Et au-delà d'Al-Jazeera--un outil de la diplomatie du Qatar qui s'emploie, selon les experts, à soutenir les islamistes--, ce sont les relations entre les deux pays qui se sont tendues: Le Caire a accusé Doha de soutenir les Frères musulmans et l'émirat gazier du Golfe a reproché aux nouvelles autorités leur violence à l'encontre des pro-Morsi.
- Plaintes de torture -
Derrière la grille du box des accusés, Soheib Saïd, l'un des accusés égyptiens, s'est plaint d'avoir été "torturé par la sûreté de l'Etat", évoquant des "tortures physiques et des pressions psychologiques"."Nous avons demandé à la médecine légale de nous examiner et personne ne nous a répondu", a-t-il ajouté.
"Mon épaule est cassée depuis 10 semaines et je dors par terre" en cellule, a de son côté affirmé M. Fahmy à la cour."Je vous demande de me libérer avec la garantie de l'ambassade canadienne que je ne quitterai pas le pays".
Son père, Fadel Fahmy, a affirmé à l'AFP que son fils avait "besoin d'une opération à l'épaule droite, mais les autorités pénitentiaires ne l'ont pas autorisée jusqu'ici".Après avoir rencontré son fils près d'une heure mardi, il a indiqué à l'AFP qu'il était "très tendu et énervé" par plus de deux mois de détention.
Il a en outre dénoncé de "fausses accusations d'appartenir aux Frères musulmans alors qu'il a été l'un des premiers à participer aux manifestations du 30 juin contre eux", qui ont conduit à la destitution de Morsi par l'armée.
Pour l'un des avocats du journaliste, Ibrahim Abdel Wahab, "la seule accusation crédible est celle de possession de matériel de diffusion sans autorisation".
Al-Jazeera a dénoncé des accusations "infondées" et Mokhless El Salhy, un des avocats de la défense, a indiqué à l'AFP qu'il allait "de nouveau demander leur libération sous caution".
Les autorités affirment que les journalistes travaillaient sans accréditation.Baher Mohamed a lancé au début de l'audience: "les journalistes ne sont pas des terroristes".
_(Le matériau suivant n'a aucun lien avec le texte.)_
$ cat src/rtl/hsps_pkg.sv
package hsps_pkg;

  // syntax steps of the sps header
  localparam logic [5:0] S_NAL     = 6'd0;
  localparam logic [5:0] S_PROFILE = 6'd1;
  localparam logic [5:0] S_CONSTR  = 6'd2;
  localparam logic [5:0] S_LEVEL   = 6'd3;
  localparam logic [5:0] S_SPSID   = 6'd4;
  localparam logic [5:0] S_CHROMA  = 6'd5;
  localparam logic [5:0] S_SEP     = 6'd6;
  localparam logic [5:0] S_DEPL    = 6'd7;
  localparam logic [5:0] S_DEPC    = 6'd8;
  localparam logic [5:0] S_BYPASS  = 6'd9;
  localparam logic [5:0] S_SMP     = 6'd10;
  localparam logic [5:0] S_LFLAG   = 6'd11;
  localparam logic [5:0] S_DELTA   = 6'd12;
  localparam logic [5:0] S_LOG2FN  = 6'd13;
  localparam logic [5:0] S_POCTYPE = 6'd14;
  localparam logic [5:0] S_POCLSB  = 6'd15;
  localparam logic [5:0] S_DZERO   = 6'd16;
  localparam logic [5:0] S_OFFNR   = 6'd17;
  localparam logic [5:0] S_OFFTB   = 6'd18;
  localparam logic [5:0] S_NCYC    = 6'd19;
  localparam logic [5:0] S_CYCOFF  = 6'd20;
  localparam logic [5:0] S_MAXREF  = 6'd21;
  localparam logic [5:0] S_GAPS    = 6'd22;
  localparam logic [5:0] S_WIDTH   = 6'd23;
  localparam logic [5:0] S_HEIGHT  = 6'd24;
  localparam logic [5:0] S_FMO     = 6'd25;
  localparam logic [5:0] S_MBAFF   = 6'd26;
  localparam logic [5:0] S_D8X8    = 6'd27;
  localparam logic [5:0] S_CROPF   = 6'd28;
  localparam logic [5:0] S_CROP0   = 6'd29;
  localparam logic [5:0] S_CROP1   = 6'd30;
  localparam logic [5:0] S_CROP2   = 6'd31;
  localparam logic [5:0] S_CROP3   = 6'd32;
  localparam logic [5:0] S_VUI     = 6'd33;
  localparam logic [5:0] S_DONE    = 6'd34;

  // bit reader modes
  localparam logic [1:0] RD_FIXED  = 2'd0;
  localparam logic [1:0] RD_PREFIX = 2'd1;
  localparam logic [1:0] RD_SUFFIX = 2'd2;

  // status codes
  localparam logic [2:0] ST_OK        = 3'd0;
  localparam logic [2:0] ST_NOT_SPS   = 3'd1;
  localparam logic [2:0] ST_BAD_PROF  = 3'd2;
  localparam logic [2:0] ST_BAD_LEVEL = 3'd3;
  localparam logic [2:0] ST_BAD_ID    = 3'd4;
  localparam logic [2:0] ST_TRUNC     = 3'd5;
  localparam logic [2:0] ST_CODE_ERR  = 3'd6;

  localparam int          QUEUE_DEPTH = 4;
  localparam logic [12:0] MAX_DIM     = 13'd4096;

  typedef struct packed {
    logic [7:0] data_byte;
    logic       last_byte;
  } hsps_item_t;

  typedef struct packed {
    logic [12:0] frame_width;
    logic [12:0] frame_height;
    logic [7:0]  profile;
    logic [7:0]  level;
    logic [1:0]  chroma_format;
    logic [2:0]  status;
  } hsps_result_t;

  // fixed-length fields; zero means an exp-golomb code
  function automatic logic [4:0] fixed_bits(input logic [5:0] s);
    logic [4:0] n;
    n = 5'd0;
    unique case (s) inside
      S_NAL, S_PROFILE, S_CONSTR, S_LEVEL: n = 5'd8;
      S_SEP, S_BYPASS, S_SMP, S_LFLAG, S_DZERO, S_GAPS, S_FMO, S_MBAFF,
      S_D8X8, S_CROPF, S_VUI: n = 5'd1;
      default: n = 5'd0;
    endcase
    return n;
  endfunction

  function automatic logic is_high(input logic [7:0] p);
    return p == 8'd100 || p == 8'd110 || p == 8'd122 || p == 8'd244;
  endfunction

  function automatic logic level_ok(input logic [7:0] v);
    logic ok;
    ok = 1'b0;
    unique case (v) inside
      8'd9, 8'd10, 8'd11, 8'd12, 8'd13, 8'd20, 8'd21, 8'd22,
      8'd30, 8'd31, 8'd32, 8'd40, 8'd41, 8'd42, 8'd50, 8'd51: ok = 1'b1;
      default: ok = 1'b0;
    endcase
    return ok;
  endfunction

endpackage

$ cat src/rtl/hsps_queue.sv
module hsps_queue (
  input  logic              clk,
  input  logic              rst_n,
  input  logic              push,
  input  hsps_pkg::hsps_item_t push_item,
  output logic              not_full,
  input  logic              pop,
  output logic              not_empty,
  output hsps_pkg::hsps_item_t head_item
);
  import hsps_pkg::*;

  localparam int AW = $clog2(QUEUE_DEPTH);

  hsps_item_t     mem_r [QUEUE_DEPTH];
  logic [AW-1:0]  wptr_r, rptr_r;
  logic [AW:0]    count_r;

  assign not_full  = count_r != (AW+1)'(QUEUE_DEPTH);
  assign not_empty = count_r != '0;
  assign head_item = mem_r[rptr_r];

  // storage
  always_ff @(posedge clk) begin
    if (push) begin
      mem_r[wptr_r] <= push_item;
    end
  end

  // pointers and fill count
  always_ff @(posedge clk) begin
    if (!rst_n) begin
      wptr_r  <= '0;
      rptr_r  <= '0;
      count_r <= '0;
    end else begin
      if (push) wptr_r <= wptr_r + 1'b1;
      if (pop) rptr_r <= rptr_r + 1'b1;
      if (push && !pop) count_r <= count_r + 1'b1;
      else if (!push && pop) count_r <= count_r - 1'b1;
    end
  end

endmodule
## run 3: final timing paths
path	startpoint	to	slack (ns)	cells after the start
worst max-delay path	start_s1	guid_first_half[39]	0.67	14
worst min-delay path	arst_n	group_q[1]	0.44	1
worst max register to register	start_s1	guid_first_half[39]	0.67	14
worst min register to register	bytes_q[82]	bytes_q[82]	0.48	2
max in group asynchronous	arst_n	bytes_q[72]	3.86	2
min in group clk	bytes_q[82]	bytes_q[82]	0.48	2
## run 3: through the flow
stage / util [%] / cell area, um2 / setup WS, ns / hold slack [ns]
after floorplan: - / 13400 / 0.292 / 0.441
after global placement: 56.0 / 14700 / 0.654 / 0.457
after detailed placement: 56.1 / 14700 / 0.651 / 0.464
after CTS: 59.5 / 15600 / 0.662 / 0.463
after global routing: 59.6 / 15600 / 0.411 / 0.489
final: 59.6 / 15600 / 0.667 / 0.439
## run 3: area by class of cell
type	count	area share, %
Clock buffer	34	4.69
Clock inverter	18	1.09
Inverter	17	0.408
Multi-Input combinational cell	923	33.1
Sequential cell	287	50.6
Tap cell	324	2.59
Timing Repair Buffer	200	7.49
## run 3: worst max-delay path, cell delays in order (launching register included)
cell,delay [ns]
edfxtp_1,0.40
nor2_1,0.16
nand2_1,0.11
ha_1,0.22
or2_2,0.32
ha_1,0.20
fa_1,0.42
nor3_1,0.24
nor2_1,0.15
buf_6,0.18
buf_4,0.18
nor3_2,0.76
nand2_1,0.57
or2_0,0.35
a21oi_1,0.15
Andrew Greste, également présent au tribunal, a indiqué que son frère, Peter, était "en bonne santé physique", déplorant toutefois n'avoir obtenu "aucune réponse des autorités égyptiennes à une lettre écrite par la famille".
"Peter est évidemment très reconnaissant et se sent renforcé par le soutien international", a-t-il poursuivi, assurant que c'était notamment grâce à cette mobilisation internationale en faveur du journaliste, récompensé par plusieurs prix prestigieux, "qui le fait tenir en prison" de laquelle il écrivait en janvier qu'elle débordait "de tous ceux qui se sont opposés ou ont défié le gouvernement".
Parmi les journalistes étrangers jugés par contumace figurent les Britanniques Sue Turton et Dominic Kane et la Néerlandaise Rena Netjes.
A la veille de la deuxième audience dans ce procès Reporters sans Frontières (RSF) a dénoncé "la poursuite de la violation des libertés fondamentales (...) par les autorités".En janvier, Human Rights Watch avait déploré "une tolérance quasi zéro", tandis qu'Amnesty International accusait l'Egypte de n'accepter "qu'une seule version des faits: celle autorisée par les autorités".